Propagating different losses

nandof · August 8, 2019, 3:18pm

Consider a network (i) -> (h) -> (o) where i, h, o, are input, hidden, and output layers, respectively.
I would like to associate a loss Lh and a loss Lo to layers h and o, respectively. However, I wish to backpropagate Lh only from layer h, backward, and loss Lo from layer o backward.
Could anyone please point me through the right direction to do so?
Many thanks

ptrblck · August 9, 2019, 12:04am

Here is a small example:

class MyModel(nn.Module):
    def __init__(self):
        super(MyModel, self).__init__()
        self.fc1 = nn.Linear(10, 10)
        self.fc2 = nn.Linear(10, 10)
        self.act = nn.ReLU()
        
    def forward(self, x):
        x1 = self.act(self.fc1(x))
        x = self.fc2(x1)
        return x, x1
    

# Create model and execute forward pass
criterion = nn.MSELoss()
model = MyModel()
x = torch.randn(1, 10)
o, h = model(x)

# Calculate losses
loss_o = criterion(o, torch.rand_like(o))
loss_h = criterion(h, torch.rand_like(h))
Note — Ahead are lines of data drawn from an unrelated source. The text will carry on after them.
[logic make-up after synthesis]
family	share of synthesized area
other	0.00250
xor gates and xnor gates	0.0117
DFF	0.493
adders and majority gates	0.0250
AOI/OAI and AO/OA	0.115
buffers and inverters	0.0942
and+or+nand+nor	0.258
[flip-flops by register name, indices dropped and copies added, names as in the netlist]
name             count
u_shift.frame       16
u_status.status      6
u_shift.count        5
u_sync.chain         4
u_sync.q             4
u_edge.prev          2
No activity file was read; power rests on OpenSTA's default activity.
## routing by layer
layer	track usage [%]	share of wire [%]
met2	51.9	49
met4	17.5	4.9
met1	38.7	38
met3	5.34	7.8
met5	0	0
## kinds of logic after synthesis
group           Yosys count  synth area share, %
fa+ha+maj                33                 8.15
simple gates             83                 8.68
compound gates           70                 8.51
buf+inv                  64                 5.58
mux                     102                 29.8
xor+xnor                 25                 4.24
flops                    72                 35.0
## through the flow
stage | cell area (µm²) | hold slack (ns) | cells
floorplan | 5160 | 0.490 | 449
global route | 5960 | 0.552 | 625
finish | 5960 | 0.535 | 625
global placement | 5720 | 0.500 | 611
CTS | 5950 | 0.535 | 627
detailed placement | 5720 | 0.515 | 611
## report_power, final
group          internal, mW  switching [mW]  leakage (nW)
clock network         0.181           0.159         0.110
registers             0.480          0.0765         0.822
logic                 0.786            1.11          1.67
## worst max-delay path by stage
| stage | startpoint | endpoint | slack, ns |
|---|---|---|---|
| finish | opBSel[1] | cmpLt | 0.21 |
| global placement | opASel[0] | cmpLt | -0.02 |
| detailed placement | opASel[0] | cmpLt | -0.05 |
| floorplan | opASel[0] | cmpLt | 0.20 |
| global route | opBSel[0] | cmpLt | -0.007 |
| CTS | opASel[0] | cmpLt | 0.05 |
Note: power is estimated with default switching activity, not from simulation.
<file path="src/rtl/sb_pkg.sv">
`timescale 1ns/1ps
package sb_pkg;
  localparam int SB_UNITS = 4;
  localparam int SB_UNIT_W = $clog2(SB_UNITS);
  localparam int SB_REGS = 32;
  localparam int SB_REG_W = $clog2(SB_REGS);

  typedef logic [SB_REG_W-1:0] regIdx_t;

  typedef enum logic [SB_UNIT_W-1:0] {
    UNIT_INT = 2'd0,
    UNIT_ADD = 2'd1,
    UNIT_MUL = 2'd2,
    UNIT_DIV = 2'd3
  } unitClass_e;

  // strobes from the issue control to the flag datapath
  typedef struct packed {
    logic [SB_UNITS-1:0] setBusy;
    logic                setPend;
    regIdx_t             dest;
  } sbStrobe_t;
endpackage

</file>
<file path="src/rtl/sb_ctrl.sv">
`timescale 1ns/1ps
module sb_ctrl
  import sb_pkg::*;
(
  input  logic                clk,
  input  logic                rstN,
  input  logic                instValid,
  input  unitClass_e          instUnit,
  input  regIdx_t             instDest,
  input  regIdx_t             instSrcA,
  input  regIdx_t             instSrcB,
  input  logic [SB_UNITS-1:0] busyQ,
  input  logic [SB_REGS-1:0]  pendQ,
  output logic                issue,
  output logic                stall,
  output sbStrobe_t           strb
);
  logic unitHaz;
  logic rawHaz;
  logic wawHaz;
  logic anyHaz;
  logic [SB_UNITS-1:0] unitSel;

  always_comb begin
    unitHaz = busyQ[instUnit];
    rawHaz  = pendQ[instSrcA] | pendQ[instSrcB];
    wawHaz  = pendQ[instDest];
    anyHaz  = unitHaz | rawHaz | wawHaz;
    issue   = instValid & ~anyHaz;
    stall   = instValid & anyHaz;
  end

  genvar u;
  generate
    for (u = 0; u < SB_UNITS; u++) begin : g_sel
      assign unitSel[u] = (instUnit == unitClass_e'(u));
    end
  endgenerate

  always_comb begin
    strb.setBusy = issue ? unitSel : '0;
    strb.setPend = issue && (instDest != '0);
    strb.dest    = instDest;
  end


  excl_out_chk: assert property (@(posedge clk) disable iff (!rstN)
    !(issue && stall) && (instValid || (!issue && !stall)));

  unit_free_chk: assert property (@(posedge clk) disable iff (!rstN)
    issue |-> !busyQ[instUnit]);

  raw_free_chk: assert property (@(posedge clk) disable iff (!rstN)
    issue |-> !pendQ[instSrcA] && !pendQ[instSrcB]);

  waw_free_chk: assert property (@(posedge clk) disable iff (!rstN)
    issue |-> !pendQ[instDest]);
endmodule

</file>
<file path="src/rtl/sb_state.sv">
`timescale 1ns/1ps
module sb_state
  import sb_pkg::*;
(
  input  logic                clk,
  input  logic                rstN,
  input  sbStrobe_t           strb,
  input  logic                wbValid,
  input  regIdx_t             wbReg,
  input  logic [SB_UNITS-1:0] unitDone,
  output logic [SB_UNITS-1:0] busyQ,
  output logic [SB_REGS-1:0]  pendQ
);
  logic [SB_UNITS-1:0] busyNext;
  logic [SB_REGS-1:0]  pendNext;

  genvar u, r;
  generate
    for (u = 0; u < SB_UNITS; u++) begin : g_unit
      // set has priority over release
      assign busyNext[u] = strb.setBusy[u] | (busyQ[u] & ~unitDone[u]);
    end
    for (r = 0; r < SB_REGS; r++) begin : g_reg
      if (r == 0) begin : g_zero
        assign pendNext[r] = 1'b0;
      end else begin : g_live
        logic hitSet;
        logic hitClr;
        assign hitSet = strb.setPend && (strb.dest == regIdx_t'(r));
        assign hitClr = wbValid && (wbReg == regIdx_t'(r));
        assign pendNext[r] = hitSet | (pendQ[r] & ~hitClr);
      end
    end
  endgenerate

  always_ff @(posedge clk) begin
    if (!rstN) begin
      busyQ <= '0;
      pendQ <= '0;
    end else begin
      busyQ <= busyNext;
      pendQ <= pendNext;
    end
  end


  zero_reg_chk: assert property (@(posedge clk) disable iff (!rstN)
    !pendQ[0]);

  wb_clear_chk: assert property (@(posedge clk) disable iff (!rstN)
    wbValid && !(strb.setPend && strb.dest == wbReg) |=> !pendQ[$past(wbReg)]);

  pend_set_chk: assert property (@(posedge clk) disable iff (!rstN)
    strb.setPend |=> pendQ[$past(strb.dest)]);

  generate
    for (u = 0; u < SB_UNITS; u++) begin : g_uchk

      busy_set_chk: assert property (@(posedge clk) disable iff (!rstN)
        strb.setBusy[u] |=> busyQ[u]);

      busy_clr_chk: assert property (@(posedge clk) disable iff (!rstN)
        unitDone[u] && !strb.setBusy[u] |=> !busyQ[u]);
    end
  endgenerate
endmodule

</file>
<file path="src/rtl/issue_scoreboard.sv">
`timescale 1ns/1ps
module issue_scoreboard
  import sb_pkg::*;
(
  input  logic                clk,
  input  logic                rstN,
  input  logic                instValid,
  input  logic [SB_UNIT_W-1:0] instUnit,
  input  logic [SB_REG_W-1:0] instDest,
  input  logic [SB_REG_W-1:0] instSrcA,
  input  logic [SB_REG_W-1:0] instSrcB,
  input  logic                wbValid,
  input  logic [SB_REG_W-1:0] wbReg,
  input  logic [SB_UNITS-1:0] unitDone,
  output logic                issue,
  output logic                stall
);
  sbStrobe_t           strb;
  logic [SB_UNITS-1:0] busyQ;
  logic [SB_REGS-1:0]  pendQ;

  sb_ctrl u_ctrl (
    .clk       (clk),
    .rstN      (rstN),
    .instValid (instValid),
    .instUnit  (unitClass_e'(instUnit)),
    .instDest  (instDest),
    .instSrcA  (instSrcA),
    .instSrcB  (instSrcB),
    .busyQ     (busyQ),
    .pendQ     (pendQ),
    .issue     (issue),
    .stall     (stall),
    .strb      (strb)
  );

  sb_state u_state (
    .clk      (clk),
    .rstN     (rstN),
    .strb     (strb),
    .wbValid  (wbValid),
    .wbReg    (wbReg),
    .unitDone (unitDone),
    .busyQ    (busyQ),
    .pendQ    (pendQ)
  );
endmodule

</file>
<file path="config.mk">
export PLATFORM = sky130hd
export DESIGN_NAME = issue_scoreboard
export DESIGN_NICKNAME = d
export VERILOG_FILES = /design/src/rtl/sb_pkg.sv /design/src/rtl/sb_ctrl.sv /design/src/rtl/sb_state.sv /design/src/rtl/issue_scoreboard.sv
export SDC_FILE = /design/constraint.sdc
export NUM_CORES = 1
export LEC_CHECK = 0
export BUFFER_PORTS_ARGS = -buffer_cell sky130_fd_sc_hd__buf_2
export CORE_ASPECT_RATIO = 0.6
export CORE_MARGIN = 2
export CORE_UTILIZATION = 50
export DETAILED_ROUTE_END_ITERATION = 10
export MAX_ROUTING_LAYER = met4
export PLACE_DENSITY_LB_ADDON = 0.08
export SYNTH_ARGS = -nofsm -noshare
export SYNTH_HDL_FRONTEND = slang
export SYNTH_HIERARCHICAL = 1
export SYNTH_SLANG_ARGS = --single-unit
</file>
<file path="constraint.sdc">
create_clock -name clk -period 3.7 [get_ports clk]
set_clock_uncertainty 0.05 [all_clocks]
set_input_delay 0.555 -clock clk [delete_from_list [all_inputs] [get_ports clk]]
set_output_delay 0.555 -clock clk [all_outputs]
set_load 0.02 [all_outputs]
</file>
Word-level counts from Yosys, hierarchy flattened
Cells that the tools add are included.

Output and inout port bits: 2. Register bits: 36. Input port bits: 30.

Reductions and logical operators: 65. Bitwise gates (word level): 111. Eq/ne operators: 65. $lt $le $gt $ge: 4. Multiplexer cells: 9.

Operators with widths (number): 5-bit equality test, second input constant (32); 5-bit by 4-bit equality test with 1-bit output, second input constant (16); 1-bit logical AND (63); 5-bit by 3-bit equality test with 1-bit output, second input constant (8); 1-bit bitwise OR (38); 1-bit bitwise AND (37); 1-bit NOT (36); 5-bit by 2-bit equality test with 1-bit output, second input constant (4); 5-bit by 6-bit < comparator with 1-bit output, second input constant (3); 1-bit binary-select mux with 5-bit select (3); 5-bit by 1-bit equality test with 1-bit output, second input constant (2); 5-bit nonzero test (1); 2-bit equality test, second input constant (2); 1-bit two-way mux (4); 4-bit two-way mux (1); 2-bit by 3-bit < comparator with 1-bit output, second input constant (1); 1-bit binary-select mux with 2-bit select (1); 2-bit by 1-bit equality test with 1-bit output, second input constant (1); 2-bit zero test (1).

Depth between registers and ports, before layout
Gate-level depths: netlist (run 1).

Word-level depth: 10. Gate-level depth with buffers: 11.

Modules after synthesis
Netlist (run 1), hierarchy kept.

Modules (own cells, without submodules): sb_state (sequential area each 700.7 µm², area each 1571.5 µm², cells an instance 161, times used 1); sb_ctrl (sequential area each 0.0 µm², area each 1064.8 µm², cells an instance 127, times used 1).

Least setup slack after synthesis (run 1)
Ideal clock, no wire load.

Kind: in2reg. Start: input instSrcA[1]. End: register u_state.pendQ[4]. Library setup time: 0.061 ns. Buffers on the path: 3. Stages on the path: 11. Path slack: 0.529 ns. Required time: 3.589 ns. Arrival: 3.061 ns. Cell sequence: clkbuf_1 > buf_2 > mux2i_1 > a22oi_1 > a31oi_1 > o21ai_0 > or4_1 > buf_2 > a211oi_2 > nor4b_2 > a32o_1.

RTL lines: start: declaration (RTL line issue_scoreboard.sv:10) `input logic [SB_REG_W-1:0] instSrcA,`; end signal: assignment (RTL line sb_state.sv:42) `pendQ <= pendNext;`; end: declaration (RTL line sb_state.sv:12) `output logic [SB_REGS-1:0] pendQ`.

Final worst setup path (run 1)
Start: input instSrcB[0]. End: output stall.

Word-level cells in the longest chain between the ends: 6.

Ends and longest elaborated chain: start: declaration (RTL line issue_scoreboard.sv:11) `input logic [SB_REG_W-1:0] instSrcB,`; 1-bit binary-select mux with 5-bit select (RTL line sb_ctrl.sv:26) `rawHaz = pendQ[instSrcA] | pendQ[instSrcB];`; 1-bit two-way mux (not written as such) (RTL line sb_ctrl.sv:26); 1-bit bitwise OR (RTL line sb_ctrl.sv:26); 1-bit bitwise OR (2 in a row) (RTL line sb_ctrl.sv:28) `anyHaz = unitHaz | rawHaz | wawHaz;`; 1-bit bitwise AND (RTL line sb_ctrl.sv:30) `stall = instValid & anyHaz;`; end: declaration (RTL line issue_scoreboard.sv:16) `output logic stall`.

Every way passes these cells. The select of a mux whose other input is x is not followed.

==> flow_summary.toml, run 1 <==
[sta]
min_period_over_period_pct = 92.53
setup_slack_ns = 0.2766
setup_tns_ns = 0
relSlewSlack_pct = 46.86
report.final.slew_viol_count = 0
tightest_slew_ns = 0.7971
setup_viol = 0
rsz0062_at_grt = "no"
hold_viol = 0
timing.fmax_ghz = 0.2921
period_needed_ns = 3.423

[critical_path]
cpMaxStageDelayCell = "or4_1"
slowest_delay_ns = 0.60
cp-startpoint = "instSrcB[0]"
cp-end-kind = "primary output"
r2r-start = "u_state/pendQ[4]"
critPathBufInv = 3
critPathKind = "in -> out"
cp_cell_sequence = "buf_2, mux4_2, nor2b_1, a211oi_1, a211oi_1, or4_1, buf_4, and2_1, buf_2"
critPathRequiredTime_ns = 3.09
cp_top_family = "simple AND/OR/NAND/NOR gates"
cp_max_fo = 9
start_kind = "input port"
arrival_ns = 2.82

[floorplan]
die_h_um = 60.25
placeableCoreArea_um2 = 5080
dieArea_um2 = 5888
die_w_um = 97.74
start_util_pct = 51.90
num_io_pins = 32
std_cell_rows = 20

[detailed_routing]
drc = 0
final_antenna_net_count = 0
drt_pass1_iterations = 5
wl_per_cell_um = 20.51
drt-vias-per-instance = 6.577
drt_iter0_markers = 205
num_vias = 2427
routed_wl_um = 7570

[final_layout]
drive_gt1_share_pct = 18.81
regArea_um2 = 700.7
fillers = 486
instances_no_fill = 369
multiInputGateArea_um2 = 1747
area_growth_pct = 7.926
finalNetCount = 332
insertedDiodeCount = 0

[logic_synthesis]
synthesis.nets = 318
avgSynthCellArea_um2 = 9.154
ys_top_cells_by_area = "dfxtp_1, mux2i_1, a32o_1"
synth_top_area_cell = "dfxtp_1"
syn-cell-area_um2 = 2636
synth_top_cell_area_share_pct = 26.58
seq_area_frac_synth_pct = 26.58
synth_flop_cell = "dfxtp_1"
synth_edf_count = 0
ys_warn_count = 6
synth_common_cells = "dfxtp_1, mux2i_1, nand2_1, o21ai_0"
postSynthCellCount = 288
synth_seq_cells = 35
synth.most_common_cell = "dfxtp_1"
async_reset_ff_share_pct = 0
synth_cell_types = 45

[cts]
cts_hold_buf = 0
ctsResizeCount = 0
numCtsBuffers = 5
clockBufferDepth = 2
root_buffer = "clkbuf_8"
clock_latency_ns = 0.30
htreeDepth = 2
clk_pin_slew_ns = 0.08
cts_setup_buffers = 0
cts.sinks = 35
cts_tree = "done"

[placement]
portBuffers = 31
dp_hpwl_um = 5484
finalWeightedCongestion = 0.8915
placed_cells = 361
dp_slack_ns = 0.2349

[pwr]
power.density_nw_per_um2 = 319.9
p_leak_uw = 0.001112
max-vdd-ir-drop_uv = 193.1
power.total_uw = 910.1

[flow_run]
drv_cap = 0

[global_route]
grt_use_total_pct = 27.40
grt_pass1_vias = 2110
grt_pass1_wl_um = 11810
overflow = 0
antenna_found_initial = 0
grt_max_degree = 48

[worst_hold_path]
worstHoldStart = "unitDone[2]"
hold_path_class = "in -> reg"

[outcome]
outcome = "finished clean"
-- area by class of cell --
cell class                      count  area share (%)
Multi-Input combinational cell    219           61.39
Inverter                            8           1.055
Sequential cell                    35           24.63
Clock inverter                      3           1.627
Clock buffer                        5           2.419
Tap cell                           66           2.902
Timing Repair Buffer               33           5.981
-- flip-flops by register name (all words and copies together) (netlist names) --
name,flops
u_state/busyQ,4
u_state/pendQ,31
-- layer usage --
layer | up-vias | global-route usage [%] | wire [um]
met1 | 1164 | 42.55 | 3913
met2 | 108 | 31.82 | 2778
met5 | - | - | 0
li1 | 1147 | - | -
met4 | 0 | 7.540 | 80
met3 | 8 | 9.006 | 798
==> src/rtl/rxpat_pkg.sv <==
package rxpat_pkg;

  typedef enum logic [1:0] {
    RX_IDLE  = 2'd0,
    RX_START = 2'd1,
    RX_DATA  = 2'd2,
    RX_STOP  = 2'd3
  } rx_state_e;

  // Cycles from the start-bit edge to its middle; never below one.
  function automatic int unsigned half_bit(input int unsigned div);
    int unsigned h;
    h = div >> 1;
    return (h == 0) ? 1 : h;
  endfunction

  // A zero length behaves as a single character.
  function automatic int unsigned eff_len(input int unsigned len);
    return (len == 0) ? 1 : len;
  endfunction

endpackage

==> src/rtl/rxpat_deser.sv <==
module rxpat_deser
  import rxpat_pkg::*;
#(
  parameter int DIV_W = 16
) (
  input  logic             clk,
  input  logic             rst_n,
  input  logic             rx_i,
  input  logic [DIV_W-1:0] div_i,
  output logic             start_evt_o,
  output logic             end_evt_o,
  output logic             frame_done_o,
  output logic             frame_ok_o,
  output logic [7:0]       byte_o
);

  logic             rx_m, rx_s, rx_d;
  rx_state_e        state;
  logic [DIV_W-1:0] cnt;
  logic [2:0]       bit_idx;
  logic [7:0]       shift;
  logic             fall;
  logic             glitch;

  always_ff @(posedge clk or negedge rst_n) begin
    if (!rst_n) begin
      rx_m <= 1'b1;
      rx_s <= 1'b1;
      rx_d <= 1'b1;
    end else begin
      rx_m <= rx_i;
      rx_s <= rx_m;
      rx_d <= rx_s;
    end
  end

  assign fall         = rx_d & ~rx_s;
  assign start_evt_o  = (state == RX_IDLE) && fall;
  assign glitch       = (state == RX_START) && (cnt == '0) && rx_s;
  assign frame_done_o = (state == RX_STOP) && (cnt == '0);
  assign frame_ok_o   = rx_s;
  assign end_evt_o    = frame_done_o || glitch;
  assign byte_o       = shift;

  always_ff @(posedge clk or negedge rst_n) begin
    if (!rst_n) begin
      state   <= RX_IDLE;
      cnt     <= '0;
      bit_idx <= '0;
      shift   <= '0;
    end else begin
      case (state)
        RX_IDLE: begin
          if (fall) begin
            state <= RX_START;
            cnt   <= DIV_W'(half_bit(int'(div_i)) - 1);
          end
        end
        RX_START: begin
          if (cnt != '0) cnt <= cnt - 1'b1;
          else if (rx_s) state <= RX_IDLE;
          else begin
            state   <= RX_DATA;
            cnt     <= div_i - 1'b1;
            bit_idx <= '0;
          end
        end
        RX_DATA: begin
          if (cnt != '0) cnt <= cnt - 1'b1;
          else begin
            shift   <= {rx_s, shift[7:1]};
            cnt     <= div_i - 1'b1;
            bit_idx <= bit_idx + 1'b1;
            if (bit_idx == 3'd7) state <= RX_STOP;
          end
        end
        default: begin
          if (cnt != '0) cnt <= cnt - 1'b1;
          else state <= RX_IDLE;
        end
      endcase
    end
  end

  // a start bit found high at mid-bit returns the receiver to idle
  assert_glitch_drops_R2: assert property (@(posedge clk) disable iff (!rst_n)
    glitch |=> (state == RX_IDLE));

  // a completed frame is always followed by the idle state
  assert_stop_to_idle_R1: assert property (@(posedge clk) disable iff (!rst_n)
    frame_done_o |=> (state == RX_IDLE));

endmodule

==> src/rtl/rxpat_idle_timer.sv <==
module rxpat_idle_timer #(
  parameter int CNT_W = 24
) (
  input  logic             clk,
  input  logic             rst_n,
  input  logic             start_evt_i,
  input  logic             end_evt_i,
  input  logic [CNT_W-1:0] pre_idle_i,
  input  logic [CNT_W-1:0] gap_max_i,
  output logic             busy_o,
  output logic [CNT_W-1:0] idle_o,
  output logic             pre_ok_o,
  output logic             gap_ok_o
);

  localparam logic [CNT_W-1:0] CNT_MAX = '1;

  always_ff @(posedge clk or negedge rst_n) begin
    if (!rst_n) begin
      busy_o   <= 1'b0;
      idle_o   <= '0;
      pre_ok_o <= 1'b0;
      gap_ok_o <= 1'b0;
    end else if (start_evt_i) begin
      busy_o   <= 1'b1;
      idle_o   <= '0;
      pre_ok_o <= (idle_o >= pre_idle_i);
      gap_ok_o <= (idle_o < gap_max_i);
    end else if (end_evt_i) begin
      busy_o <= 1'b0;
      idle_o <= '0;
    end else if (!busy_o && idle_o != CNT_MAX) begin
      idle_o <= idle_o + 1'b1;
    end
  end

  // a saturated count stays put while the line remains quiet
  assert_idle_no_wrap_R4: assert property (@(posedge clk) disable iff (!rst_n)
    (idle_o == CNT_MAX && !start_evt_i && !end_evt_i) |=> (idle_o == CNT_MAX));

  // the count never advances during a character
  assert_idle_frozen_busy_R4: assert property (@(posedge clk) disable iff (!rst_n)
    (busy_o && !end_evt_i && !start_evt_i) |=> $stable(idle_o));

endmodule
# Backward loss_h and keep intermediate activations
loss_h.backward(retain_graph=True)

# Check that self.fc2 grads are empty
for name, param in model.named_parameters():
    print(name, param.grad)

# Backward loss_o
loss_o.backward()

# Gradient are accumulated in self.fc1 and newly populated in self.fc2
grads2 = []
for name, param in model.named_parameters():
    print(name, param.grad)
    grads2.append(param.grad.clone())

You would also get the same results if you sum both losses and call .backward() on the result tensor.